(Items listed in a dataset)
- Opening Delimiter -

File: src/rtl/instr_fetch_queue_pkg.sv
// Shared definitions for the instruction fetch queue.
//   OPCODE_BRANCH / OPCODE_JAL : RV32 major opcodes (instr[6:0])
//   INSTR_BYTES                : PC increment per fetched instruction
//   fetch_state_t              : fetch FSM encoding (RUN, HOLD, DRAIN)
package instr_fetch_queue_pkg;

    localparam logic [6:0] OPCODE_BRANCH = 7'b1100011;
    localparam logic [6:0] OPCODE_JAL    = 7'b1101111;
    localparam int         INSTR_BYTES   = 4;

    typedef enum logic [1:0] {
        RUN   = 2'd0,   // requests permitted
        HOLD  = 2'd1,   // branch stall active, no requests
        DRAIN = 2'd2    // first cycle after a flush, responses discarded
    } fetch_state_t;

endpackage

File: src/rtl/fetch_fifo.sv
// Synchronous FIFO holding {pc, instr} pairs for the fetch stage.
//   clk, reset    : clock, asynchronous active-high reset
//   push, wdata   : write wdata at the tail (dropped if full and not popping)
//   pop           : advance the head (ignored while empty)
//   flush         : empty the FIFO; wins over push and pop
//   rdata         : head entry (meaningful only while !empty)
//   count         : occupancy, 0..DEPTH
//   full, empty   : count==DEPTH, count==0
module fetch_fifo #(
    parameter int DEPTH = 4,
    parameter int W     = 64
) (
    input  logic                   clk,
    input  logic                   reset,
    input  logic                   push,
    input  logic                   pop,
    input  logic                   flush,
    input  logic [W-1:0]           wdata,
    output logic [W-1:0]           rdata,
    output logic [$clog2(DEPTH):0] count,
    output logic                   full,
    output logic                   empty
);

    localparam int AW = $clog2(DEPTH);
    localparam int CW = AW + 1;

    logic [W-1:0]  mem [DEPTH];
    logic [AW-1:0] wr_ptr;
    logic [AW-1:0] rd_ptr;
    logic          do_push;
    logic          do_pop;

    assign empty   = (count == '0);
    assign full    = (count == CW'(DEPTH));
    assign do_pop  = pop && !empty;
    // A push into a full FIFO is legal only when the head leaves in the same cycle.
    assign do_push = push && (!full || do_pop);
    assign rdata   = mem[rd_ptr];

    // NOTE: state registers use non-blocking assignments so every flop samples
    // pre-edge values regardless of statement order.
    always_ff @(posedge clk or posedge reset) begin
        if (reset) begin
            wr_ptr <= '0;
            rd_ptr <= '0;
            count  <= '0;
        end else if (flush) begin
            wr_ptr <= '0;
            rd_ptr <= '0;
            count  <= '0;
        end else begin
            if (do_push) wr_ptr <= wr_ptr + AW'(1);
            if (do_pop)  rd_ptr <= rd_ptr + AW'(1);
            count <= count + CW'(do_push) - CW'(do_pop);
        end
    end

    // NOTE: the storage array is deliberately not reset; an entry is only read
    // after it has been written, and empty gates the head outputs upstream.
    always_ff @(posedge clk) begin
        if (do_push && !flush) mem[wr_ptr] <= wdata;
    end

endmodule

File: src/rtl/instr_fetch_queue.sv
// Fetch stage: owns the PC, requests a 1-cycle-latency instruction memory and
// buffers responses in fetch_fifo for dispatch.
//   clk, reset                      : clock, asynchronous active-high reset
//   stall                           : branch stall, blocks new requests
//   imem_rd_en, imem_addr           : memory request (address = PC)
//   imem_data                       : response, valid the cycle after a request
//   cdb_branch, cdb_branch_taken,
//   cdb_branch_target               : taken branch flushes and redirects the PC
//   dispatch_ren                    : pop the head entry
//   instr, instr_pc                 : head entry (0 while empty)
//   instr_is_branch                 : head holds a conditional branch
//   empty, full                     : FIFO occupancy flags
module instr_fetch_queue
    import instr_fetch_queue_pkg::*;
#(
    parameter int              DEPTH    = 4,
    parameter int              XLEN     = 32,
    parameter logic [XLEN-1:0] PC_RESET = 32'h0000_0000
) (
    input  logic            clk,
    input  logic            reset,
    input  logic            stall,
    output logic            imem_rd_en,
    output logic [XLEN-1:0] imem_addr,
    input  logic [XLEN-1:0] imem_data,
    input  logic            cdb_branch,
    input  logic            cdb_branch_taken,
    input  logic [XLEN-1:0] cdb_branch_target,
    input  logic            dispatch_ren,
    output logic [XLEN-1:0] instr,
    output logic [XLEN-1:0] instr_pc,
    output logic            instr_is_branch,
    output logic            empty,
    output logic            full
);

    localparam int CW = $clog2(DEPTH) + 1;

    fetch_state_t        state;
    logic [XLEN-1:0]     pc;
    logic [XLEN-1:0]     inflight_pc;
    logic                inflight;
    logic                flush;
    logic                push;
    logic [CW-1:0]       count;
    logic [2*XLEN-1:0]   head;

    assign flush = cdb_branch && cdb_branch_taken;

    // Slot reservation: an outstanding response counts as occupied, so every
    // response is guaranteed space and memory never sees backpressure. The
    // reset term keeps the request low while reset is held.
    assign imem_rd_en = !reset && (state == RUN) && !stall && !flush &&
                        (({1'b0, count} + (CW+1)'(inflight)) < (CW+1)'(DEPTH));
    assign imem_addr  = pc;

    // Responses are dropped in the flush cycle and in DRAIN (wrong-path data).
    assign push = inflight && !flush && (state != DRAIN);

    always_ff @(posedge clk or posedge reset) begin
        if (reset) begin
            state       <= RUN;
            pc          <= PC_RESET;
            inflight    <= 1'b0;
            inflight_pc <= '0;
        end else begin
            inflight <= imem_rd_en;
            if (imem_rd_en) begin
                inflight_pc <= pc;
                pc          <= pc + XLEN'(INSTR_BYTES);
            end
            if (flush) begin
                pc    <= cdb_branch_target;
                state <= DRAIN;
            end else begin
                case (state)
                    RUN:     if (stall) state <= HOLD;
                    HOLD:    if (!stall) state <= RUN;
                    DRAIN:   state <= stall ? HOLD : RUN;
                    default: state <= RUN;
                endcase
            end
        end
    end

    fetch_fifo #(
        .DEPTH (DEPTH),
        .W     (2*XLEN)
    ) u_fifo (
        .clk   (clk),
        .reset (reset),
        .push  (push),
        .pop   (dispatch_ren),
        .flush (flush),
        .wdata ({inflight_pc, imem_data}),
        .rdata (head),
        .count (count),
        .full  (full),
        .empty (empty)
    );

    assign instr           = empty ? '0 : head[XLEN-1:0];
    assign instr_pc        = empty ? '0 : head[2*XLEN-1:XLEN];
    assign instr_is_branch = !empty && (head[6:0] == OPCODE_BRANCH);

endmodule

File: config.mk
export PLATFORM = sky130hd
export DESIGN_NAME = instr_fetch_queue
export DESIGN_NICKNAME = d
export VERILOG_FILES = /design/src/rtl/instr_fetch_queue_pkg.sv /design/src/rtl/fetch_fifo.sv /design/src/rtl/instr_fetch_queue.sv
export SDC_FILE = /design/constraint.sdc
export NUM_CORES = 1
export LEC_CHECK = 0
export CAP_MARGIN = 20
export CORE_ASPECT_RATIO = 1.4
export CORE_MARGIN = 4
export CORE_UTILIZATION = 40
export CTS_CLUSTER_SIZE = 30
export DETAILED_ROUTE_END_ITERATION = 10
export PLACE_DENSITY = 0.71
export REMOVE_ABC_BUFFERS = 1
export SLEW_MARGIN = 10
export SYNTH_ARGS = -nofsm -noshare
export SYNTH_HDL_FRONTEND = slang
export SYNTH_SLANG_ARGS = --single-unit
export TNS_END_PERCENT = 20
File: constraint.sdc
create_clock -name clk -period 3.75 [get_ports clk]
set_input_delay 0.5625 -clock clk [delete_from_list [all_inputs] [get_ports clk]]
set_output_delay 0.5625 -clock clk [all_outputs]
set_load 0.05 [all_outputs]
# Word-level counts from Yosys, hierarchy flattened
# Memories as Yosys holds them, arrays and structs flattened.
# Index checks and enable logic that the tools add are counted.
# word_totals
input_bits,70
output_inout_bits,100
memories,1
ram_bits,256
reg_bits,74
wordCells,61
# classes
n_addsub,6
n_lt_le_gt_ge,1
n_reduce_logical,23
eq_ne,7
n_mux,16
# mem_list
name,words,word_bits,rd,rd_clocked_by_memory_dff,wr,line,text
u_fifo.mem,4,64,1,0,1,fetch_fifo.sv:28,logic [W-1:0] mem [DEPTH];
# ops
cell,count
$mux W32,4
$add A32 B3 Y32 const B,1
$mux W2,7
$logic_and A1 B1 Y1,11
$eq A7 B7 Y1 const B,1
$ne A3 B2 Y1 const B,2
$pmux W2 S3,1
$reduce_bool A2 Y1,3
$logic_not A1 Y1,5
$add A2 B1 Y2 const B,2
$add A3 B1 Y4,1
$lt A4 B3 Y1 const B,1
$add A3 B1 Y3,1
$eq A3 B3 Y1 const B,1
$logic_not A3 Y1,1
$mux W1,3
$mux W3,1
$sub A3 B1 Y3,1
$eq A2 B1 Y1 const B,1
$eq A2 B2 Y1 const B,1
$logic_not A2 Y1,1
$ne A2 B2 Y1 const B,1
$reduce_and A2 Y1,1
$logic_or A1 B1 Y1,1

# Logic depth before layout (Yosys ltp)
# Gate-level depths: netlist of run 1.
# depth
depth_word,8
depth_mapped,10
ltp_nobuf,10

# Modules after synthesis
# From an unflattened synthesis of run 1, not the netlist that was laid out.
# hier_totals
cells_unflattened,810
area_unflattened_um2,13334.0
# modules_own_cells
mod,instances,seq_area_each_um2,cells_per_inst,area_per_inst_um2
fetch_fifo,1,7862.5,381,9676.8
instr_fetch_queue,1,1676.6,429,3657.3

# Worst setup path after synthesis of run 1
# Ideal clock, no wire load.
# synth_path
path_kind,reg-to-reg
from,reg u_fifo.count[1]
to,"mem u_fifo.mem[0][0], enable pin"
t_required_ps,3203
period_less_slack_ps,3547
path_stages_with_launch,4
setup_slack_ps,203
path_buffers,0
arrival_time_ps,3000
setup_ps,547
cell_sequence,dfrtp_1 > nor3b_1 > a21oi_1 > and2_1
# synth_between
elab_cells_between_ends,10
cone_classes,eq/ne: 1; mux: 2; reduce/logical: 7
# synth_rtl
element,line,text
start: declaration,fetch_fifo.sv:20,"output logic [$clog2(DEPTH):0] count,"
start signal: assignment,fetch_fifo.sv:55,count <= count + CW'(do_push) - CW'(do_pop);
$eq A3 B3 Y1,fetch_fifo.sv:35,assign full = (count == CW'(DEPTH));
named net full,instr_fetch_queue.sv:34,output logic full
$logic_not A1 Y1,fetch_fifo.sv:38,assign do_push = push && (!full || do_pop);
$logic_or A1 B1 Y1,fetch_fifo.sv:38,
$logic_and A1 B1 Y1,fetch_fifo.sv:38,
$logic_and A1 B1 Y1,fetch_fifo.sv:62,if (do_push && !flush) mem[wr_ptr] <= wdata;
$mux W1,fetch_fifo.sv:62,
$mux W1 (implied by the code),fetch_fifo.sv:62,
end: declaration,fetch_fifo.sv:28,
# The timed path passes the listed nets, and every way through them passes these cells.

# Final worst setup path of run 1
# layout_path
from,reg u_fifo.count[2]
to,out empty
# layout_between
elab_chain_len,1
# layout_lines
element,line,text
$logic_not A3 Y1,fetch_fifo.sv:34,assign empty = (count == '0);
end: declaration,instr_fetch_queue.sv:33,"output logic empty,"
# No other way between the ends.

==> impl_metrics.py, run 1 <==
metrics = {
    "route": {
        "wl_per_cell_um": 20.3,
        "drc": 0,
        "drt-initial-drc-count": 499,
        "ant_nets": 0,
        "vias": 7644,
        "dr.pass1.iters": 5,
        "drt_wl_total_mm": 30.0,
        "vias_per_cell": 5.18,
    },
    "clock_network": {
        "clk_path_buf_depth": 3,
        "ctsHoldBuffers": 0,
        "htree_num_levels": 2,
        "cts_root_buf": "clkbuf_16",
        "clk_pin_slew_ns": 0.06,
        "post_cts_buffers": 0,
        "cts_buffers": 34,
        "cts_tree": "yes",
        "worstSkewPairLatency_ns": 0.51,
        "clock_sinks": 330,
        "cts.repair.resized": 0,
    },
    "floorplan": {
        "core_sq_um": 32600,
        "initial_utilization_pct": 40.8,
        "die_h_um": 224,
        "die_w_um": 162,
        "rows": 78,
        "die_area_sq_um": 36300,
        "ios": 170,
    },
    "layout": {
        "final_common_cell": "edfxtp_1",
        "fin_area_sq_um": 16800,
        "n_antenna_cell": 0,
        "drive_above_1_share_pct": 15.1,
        "finalNetCount": 1090,
        "layout_common_cells": "256 x edfxtp_1, 167 x clkdlybuf4s50_1, 125 x nand2_1",
        "area_growth_syn_to_layout_pct": 26.1,
    },
    "placement": {
        "portBuffers": 169,
        "dpl_cell_area_sq_um": 15700,
        "place_hpwl_mm": 19.2,
        "gp_congestion": 0.873,
    },
    "synth": {
        "ys_seq_area_share_pct": 71.7,
        "syn_area_per_cell_sq_um": 16.3,
        "synthCells": 817,
        "ys.warnings.count": 0,
        "synth_ff_type": "edfxtp_1",
        "synth-edff-count": 256,
        "synthArstFlopShare_pct": 22.4,
        "netlist_area_sq_um": 13300,
        "synth_cell_types": 50,
        "ys_seq_elements": 330,
    },
    "worst_setup_path": {
        "cp.required_ns": 3.19,
        "regToRegSetupSlack_ns": 0.59,
        "arrival_ns": 2.99,
        "max_stage_delay_ns": 0.92,
        "critical_path_class": "reg -> out",
        "crit_chain": "or3_2, inv_1, clkdlybuf4s50_1",
        "r2r-start": "u_fifo.count[1]",
        "end_kind": "output pin",
        "crit_start": "u_fifo.count[2]",
        "crit_fanout": 65,
        "cp_slowest_cell": "or3_2",
        "start_kind": "flop",
    },
    "pwr": {
        "cellPowerDensity_nw_per_um2": 776,
        "power.leakage_nw": 5.81,
        "power.total_mw": 13.0,
        "ir_drop_mv": 0.409,
    },
    "timing": {
        "maxSlewViolCount": 0,
        "layout_min_cycle_time_ns": 3.56,
        "relSlewSlack_pct": 31.5,
        "worstMarginPinSlew_ns": 1.03,
        "rsz0062_at_grt": "false",
        "setup_violations": 0,
        "period_share_pct": 94.8,
        "finalHoldViolations": 0,
        "fmax_ghz": 0.281,
        "finClkSkew_ns": 0.0143,
    },
    "flow_run": {
        "drv_cap": 0,
    },
    "global_routing": {
        "grt_max_degree": 66,
        "grtUsageTotal_pct": 16.7,
        "grt_pass1_wl_mm": 47.1,
        "grt_pass1_vias": 7952,
        "antenna_found_initial": 0,
        "overflow": 0,
    },
    "run_status": {
        "run_status": "completed",
    },
    "worst_hold_path": {
        "worstHoldPathType": "in -> async",
    },
}
[synthesized netlist by cell type, drive strengths merged, types with 2 or more instances]
library cell	count	share of area, %
a211oi	5	0.28
a21o	3	0.17
a21oi	5	0.19
a221o	3	0.23
a311oi	5	0.33
a31oi	6	0.28
and2	70	3.3
and3	6	0.31
and4	2	0.13
buf	16	0.56
clkbuf	22	0.62
dfrtp	74	14
edfxtp	256	58
ha	8	0.75
inv	11	0.31
mux2i	2	0.15
mux4	64	11
nand2	126	3.6
nand3	14	0.53
nand4	17	1.0
nor2	22	0.62
nor3	10	0.41
nor3b	2	0.11
nor4	7	0.33
o21ai	17	0.64
o31ai	5	0.28
or3	7	0.33
or4	4	0.25
xnor2	8	0.53
xor2	7	0.46
[worst paths after layout]
| check | endpoint | depth (start not counted) |
|---|---|---|
| worst max-delay path | empty | 3 |
| worst min-delay path | state[1] | 2 |
| worst max register to register | u_fifo.count[2] | 10 |
| worst min register to register | inflight_pc[1] | 2 |
| max in group asynchronous | inflight_pc[29] | 4 |
| min in group clk | inflight_pc[1] | 2 |
[layer usage]
layer	vias to the layer above	GRT usage (%)	part of all wire, %
li1	3517	-	-
met1	3848	22.0	41
met2	237	28.7	51
met3	42	3.37	5.6
met4	0	4.37	1.9
met5	-	0	0
[cell type report]
type / instances / area (sq um)
Fill cell: 2726 / 15800
Clock inverter: 9 / 42.5
Tap cell: 440 / 551
Multi-Input combinational cell: 437 / 3580
Timing Repair Buffer: 196 / 2010
Inverter: 12 / 46.3
Clock buffer: 52 / 1000
Sequential cell: 330 / 9550
[kinds of logic after synthesis]
kind of cell	after synthesis	synth area share, %
AO/OA/AOI/OAI	55	2.76
XOR/XNOR	15	0.987
adder cells (fa/ha/maj)	9	0.902
buffers and inverters	50	1.52
flip-flops	330	71.7
multiplexers	67	11.1
AND/OR/NAND/NOR	291	11.1
[flip-flops by register name, summed over array words and instances, names as in the netlist]
| name | count |
|---|---|
| inflight | 1 |
| imem_addr | 32 |
| u_fifo.rd_ptr | 2 |
| u_fifo.mem | 256 |
| state | 2 |
| u_fifo.count | 3 |
| u_fifo.wr_ptr | 2 |
| inflight_pc | 32 |
[power by group]
part / switching, mW / internal (mW) / total (mW)
Combinational: 2.99 / 1.93 / 4.92
Clock: 1.31 / 1.84 / 3.16
Sequential: 0.503 / 4.45 / 4.95
[critical path, delay by kind of cell, from the launching register on]
| kind | cells | cell delay [ns] |
|---|---|---|
| buf+inv | 2 | 1.12 |
| simple gates | 1 | 0.92 |
| flops | 1 | 0.43 |
[metrics by stage]
step / util [%] / worst slack [ns] / instances / setup TNS [ns] / hold WS [ns]
after floorplan: - / -0.918 / 779 / -29.77 / 0.476
after global placement: 48.2 / 0.565 / 1414 / 0 / 0.490
after detailed placement: 48.2 / 0.541 / 1414 / 0 / 0.496
after CTS: 51.4 / 0.131 / 1475 / 0 / 0.513
after global routing: 51.5 / 0.0264 / 1476 / 0 / 0.342
final: 51.5 / 0.194 / 1476 / 0 / 0.320
No activity file was read; power rests on OpenSTA's default activity.
==> run 2: changes to the inputs <==
- SLEW_MARGIN: 10 -> unset
- clock period: 3.75 -> 3.7 ns (I/O delays scaled with it)
==> run 2 against run 1 <==
  * Register-to-register slack gained 0.21 ns
  * Design area is 0.35% lower
  * Critical path depth rose by 1
  * Die area did not move
  * Final cell count decreased by 0.34%
  * Worst hold slack gained 0.12 ns
  * Utilization decreased by 0.18 points
  * Sequential cell count unchanged
  * Critical path type unchanged
  * Highest routed layer unchanged
==> impl_metrics.py, run 2 (same netlist as run 1, synthesis figures left out) <==
metrics = {
    "worst_setup_path": {
        "cp.depth": 4,
        "cp_slowest_cell": "clkdlybuf4s50_1",
        "r2r-start": "u_fifo.count[2]",
        "crit_end": "empty",
        "crit_start": "u_fifo.count[2]",
        "critPathTopFamily": "buffers and inverters",
        "cp.buffers_inverters": 3,
        "rr_worst_depth": 11,
        "timing.rr.end": "u_fifo.count[2]",
        "start_kind": "flop",
        "arrival_ns": 2.95,
        "max_stage_delay_ns": 0.83,
        "crit_chain": "or3_2, buf_12, inv_1, clkdlybuf4s50_1",
        "critical_path_class": "reg -> out",
        "end_kind": "output pin",
        "crit_fanout": 37,
        "regToRegSetupSlack_ns": 0.80,
        "cp.required_ns": 3.14,
    },
    "timing": {
        "maxSlewViolCount": 0,
        "hold_ws_ns": 0.440,
        "worstMarginPinSlew_ns": 0.855,
        "relSlewSlack_pct": 42.8,
        "fmax_ghz": 0.285,
        "period_share_pct": 94.7,
        "layout_min_cycle_time_ns": 3.50,
        "fin_ws_ns": 0.196,
        "finClkSkew_ns": 0.0118,
        "rsz0062_at_grt": "false",
        "setup_violations": 0,
        "finalHoldViolations": 0,
    },
    "route": {
        "drt_wl_total_mm": 29.7,
        "dr.pass1.iters": 5,
        "vias_per_cell": 5.17,
        "wl_per_cell_um": 20.2,
        "drc": 0,
        "drt-initial-drc-count": 431,
        "vias": 7607,
        "ant_nets": 0,
    },
    "layout": {
        "area_growth_syn_to_layout_pct": 25.7,
        "utilization_pct": 51.3,
        "drive_above_1_share_pct": 15.3,
        "nFillCells": 2773,
        "finalNetCount": 1086,
        "final_common_cell": "edfxtp_1",
        "top_register": "u_fifo.mem",
        "largest_reg_flops": 256,
        "n_antenna_cell": 0,
        "fin_area_sq_um": 16700,
        "layout_common_cells": "256 x edfxtp_1, 167 x clkdlybuf4s50_1, 125 x nand2_1",
    },
    "pwr": {
        "clkPwrFrac_pct": 23.5,
        "switching_share_pct": 37.0,
        "p_int_mw": 8.24,
        "power.leakage_nw": 5.77,
        "seqPwrFrac_pct": 38.0,
        "cellPowerDensity_nw_per_um2": 782,
        "p_sw_mw": 4.85,
        "ir_drop_mv": 0.519,
        "combPwrFrac_pct": 38.4,
        "power.total_mw": 13.1,
    },
    "global_routing": {
        "busiest_layer": "met2",
        "use_met3_pct": 2.67,
        "use_met2_pct": 28.5,
        "grt_max_degree": 66,
        "grtUsageTotal_pct": 16.4,
        "grt_pass1_vias": 7937,
        "overflow": 0,
        "antenna_found_initial": 0,
        "grt_pass1_wl_mm": 46.5,
        "use_met1_pct": 21.8,
    },
    "floorplan": {
        "rows": 78,
        "initial_utilization_pct": 40.8,
        "die_h_um": 224,
        "die_area_sq_um": 36300,
        "ios": 170,
        "core_sq_um": 32600,
        "die_w_um": 162,
    },
    "clock_network": {
        "cts_buffers": 31,
        "cts_tree": "yes",
        "clk_path_buf_depth": 3,
        "ctsHoldBuffers": 0,
        "clk_pin_slew_ns": 0.07,
        "cts_root_buf": "clkbuf_16",
        "htree_num_levels": 1,
        "post_cts_buffers": 0,
        "worstSkewPairLatency_ns": 0.55,
        "cts.repair.resized": 0,
        "clock_sinks": 330,
    },
    "placement": {
        "dpl_cell_area_sq_um": 15700,
        "gp_congestion": 0.846,
        "portBuffers": 169,
        "pre_cts_slack_ns": 0.535,
        "place_hpwl_mm": 19.2,
    },
    "worst_hold_path": {
        "worstHoldPathType": "in -> async",
    },
    "run_status": {
        "run_status": "completed",
    },
    "flow_run": {
        "drv_cap": 0,
    },
}
-- run 2: changes by cell type in the layout (fill, tap and decap cells not counted) --
cell / previous run / this run
clkinv_4: 0 / 1
clkinv_1: 5 / 6
clkbuf_8: 2 / 1
clkinv_2: 5 / 7
bufinv_16: 0 / 3
clkbuf_16: 37 / 31
buf_4: 19 / 18
clkbuf_1: 13 / 5
clkinvlp_4: 1 / 5
-- run 2: layout make-up --
cell class | instances | area, sq um | area share (%)
well taps | 440 | 551 | 3.29
flip-flops and latches | 330 | 9550 | 57.1
clock inverters | 20 | 185 | 1.11
inverters | 12 | 46.3 | 0.277
multi-input cells | 437 | 3580 | 21.4
clock buffers | 37 | 808 | 4.83
repair buffers | 195 | 2010 | 12.0
-- run 2: worst min-delay path by stage --
stage	start	end	slack, ns	cells past startpoint
6_report	reset	imem_addr[18]	0.44	2
3_3_place_gp	inflight_pc[8]	u_fifo.mem[1][40]	0.49	0
5_1_grt	reset	imem_addr[18]	0.49	2
2_1_floorplan	inflight_pc[0]	u_fifo.mem[0][32]	0.48	0
4_1_cts	reset	imem_addr[18]	0.44	2
3_5_place_dp	inflight_pc[0]	u_fifo.mem[1][32]	0.50	0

- Closing Delimiter -

**Try it:**
In the records above, find each line that mentions the string "begin", then copy it.

**Exercise solution:**
    always_ff @(posedge clk or posedge reset) begin
        if (reset) begin
        end else if (flush) begin
        end else begin
    always_ff @(posedge clk) begin
    always_ff @(posedge clk or posedge reset) begin
        if (reset) begin
        end else begin
            if (imem_rd_en) begin
            if (flush) begin
            end else begin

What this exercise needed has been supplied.